Motivation: awk is a programming language designed for text processing. It can be a quick and efficient way to quickly parse through and process textual data. While Python and R definitely have their place in the data science world, it can be extremely satisfying to perform an operation extremely quickly using something like awk.

Context: This is the second of three projects where we introduce awk. awk is a powerful tool that can be used to perform a variety of the tasks that we’ve previously used other UNIX utilities for.
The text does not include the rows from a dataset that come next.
**config.mk**
```make
export PLATFORM = sky130hd
export DESIGN_NAME = viterbi_ber_ctrl
export DESIGN_NICKNAME = d
export VERILOG_FILES = /design/src/rtl/viterbi_ber_ctrl.sv
export SDC_FILE = /design/constraint.sdc
export NUM_CORES = 1
export LEC_CHECK = 0
export CORE_UTILIZATION = 25
export CTS_CLUSTER_DIAMETER = 200
export DETAILED_ROUTE_END_ITERATION = 10
export PLACE_DENSITY = 0.39
export REMOVE_ABC_BUFFERS = 1
export SYNTH_ARGS = -nofsm -noshare
export SYNTH_HDL_FRONTEND = slang
export SYNTH_SLANG_ARGS = --single-unit
```
**constraint.sdc**
```tcl
create_clock -name clk -period 4.5 [get_ports clk]
set_input_delay 0.9 -clock clk [delete_from_list [all_inputs] [get_ports clk]]
set_output_delay 0.9 -clock clk [all_outputs]
set_load 0.03 [all_outputs]
```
After this project, we will continue to utilize all of the utilities, and bash scripts, to perform tasks in a repeatable manner.

Scope: awk, UNIX utilities

Learning Objectives
  • Use awk to process and manipulate textual data.
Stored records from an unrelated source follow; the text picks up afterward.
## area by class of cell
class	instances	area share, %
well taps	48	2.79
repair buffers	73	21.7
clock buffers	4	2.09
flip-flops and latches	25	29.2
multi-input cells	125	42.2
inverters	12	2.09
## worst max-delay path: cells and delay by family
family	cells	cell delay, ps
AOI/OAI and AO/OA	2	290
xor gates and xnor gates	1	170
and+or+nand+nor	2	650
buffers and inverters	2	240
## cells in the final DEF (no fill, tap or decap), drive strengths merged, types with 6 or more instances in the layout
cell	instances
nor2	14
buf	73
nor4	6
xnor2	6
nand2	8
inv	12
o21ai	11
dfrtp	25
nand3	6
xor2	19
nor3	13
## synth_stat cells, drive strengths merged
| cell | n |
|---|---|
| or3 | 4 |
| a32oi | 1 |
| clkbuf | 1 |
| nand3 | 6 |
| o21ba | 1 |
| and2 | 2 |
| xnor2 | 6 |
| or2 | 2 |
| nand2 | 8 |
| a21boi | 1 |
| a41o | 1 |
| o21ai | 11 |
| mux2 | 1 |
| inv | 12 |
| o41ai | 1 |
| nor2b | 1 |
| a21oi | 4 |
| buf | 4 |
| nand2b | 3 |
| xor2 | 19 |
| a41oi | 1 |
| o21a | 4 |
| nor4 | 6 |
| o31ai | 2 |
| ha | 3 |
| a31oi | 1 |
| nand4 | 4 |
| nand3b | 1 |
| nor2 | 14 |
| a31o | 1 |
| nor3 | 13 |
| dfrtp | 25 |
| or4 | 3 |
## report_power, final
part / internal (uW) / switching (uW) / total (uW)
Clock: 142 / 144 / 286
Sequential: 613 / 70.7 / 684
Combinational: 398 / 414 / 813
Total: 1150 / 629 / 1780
`config.mk`:
```
export PLATFORM = sky130hd
export DESIGN_NAME = vga_monitor_flat
export DESIGN_NICKNAME = d
export VERILOG_FILES = /design/src/rtl/vga_timing_pkg.sv /design/src/rtl/vga_monitor_if.sv /design/src/rtl/vga_monitor_axis.sv /design/src/rtl/vga_monitor.sv /design/src/flat_wrapper.sv
export SDC_FILE = /design/constraint.sdc
export NUM_CORES = 1
export LEC_CHECK = 0
export ABC_AREA = 1
export CAP_MARGIN = 20
export CORE_MARGIN = 5
export CORE_UTILIZATION = 33
export DETAILED_ROUTE_END_ITERATION = 6
export GPL_TIMING_DRIVEN = 1
export PLACE_DENSITY = 0.53
export SLEW_MARGIN = 10
export SYNTH_ARGS = -nofsm -noshare
export SYNTH_HDL_FRONTEND = slang
export SYNTH_HIERARCHICAL = 1
export SYNTH_SLANG_ARGS = --single-unit
```
`constraint.sdc`:
```
create_clock -name clk -period 6.6 [get_ports clk]
set_clock_uncertainty 0.15 [all_clocks]
set_input_delay 1.32 -clock clk [delete_from_list [all_inputs] [get_ports clk]]
set_output_delay 1.32 -clock clk [all_outputs]
set_load 0.01 [all_outputs]
```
  • Use piping and redirection within the terminal to pass around data between utilities.

Make sure to read about, and use the template found here, and the important information about projects submissions here.

Dataset(s)

The following questions will use the following dataset(s):

  • /anvil/projects/tdm/data/restaurant/orders.csv

  • /anvil/projects/tdm/data/whin/observations.csv

Questions

Question 1 (1 pt)

  1. How many columns and rows are in the following dataset: /anvil/projects/tdm/data/restaurant/orders.csv.

The following is example output

output
rows: 12345
columns: 12345

Question 2 (1 pt)

  1. Please list all possible values of "Location Type" in the file

/anvil/projects/tdm/data/restaurant/orders.csv

and how many times each value occurs.

Your output should give each location type, followed by the numbers of orders for that Location Type. Use awk to answer this question. Make sure to format the output as follows:

output
Location Type       Number of Orders
--------------      ----------------
AAA                 12345
bb                  99999

Question 3 (2 pts)

  1. What is the year range for the data in the dataset:

/anvil/projects/tdm/data/restaurant/orders.csv?

Question 4 (2 pts)

  1. What is the sum of the order amounts for each year in the data set

/anvil/projects/tdm/data/restaurant/orders.csv?

Pease make sure the output format is the following:

output
Year Summary of Orders in dollars
2019 $PUT THE TOTAL DOLLAR AMOUNT HERE
It is totally OK if you put the dollar amount in scientific notation (that will probably happen by default when you add up the dollar amounts, because there were a lot of restaurant orders!

ANOTHER NOTE: There is only 1 year (namely, 2019) in this data set.

Question 5 (2 pts)

  1. Please extract both the years and months for the file:

/anvil/projects/tdm/data/whin/observations.csv

and how many times each year-and-month pair occurs.

Your output should give each year-and-month value, followed by the numbers of times that this year-and-month appears. Use awk to answer this question. You likely will need to use awk twice in a pipeline. Make sure to format the output as follows:

output
Month and Year      Number of Occurrences
--------------      ---------------------
2020-06             12345
2020-07             99999

Project 06 Assignment Checklist

  • Jupyter notebook with your code, comments and output for questions 1 to 5

    • firstname-lastname-project06.ipynb.

  • A .sh text file with all of your bash code and comments written inside of it

    • bash code and comments used to solve questions 1 through 5

  • Submit files through Gradescope

Please make sure to double check that your submission is complete, and contains all of your code and output before submitting. If you are on a spotty internet connection, it is recommended to download your submission after submitting it to make sure what you think you submitted, was what you actually submitted.

In addition, please review our submission guidelines before submitting your project.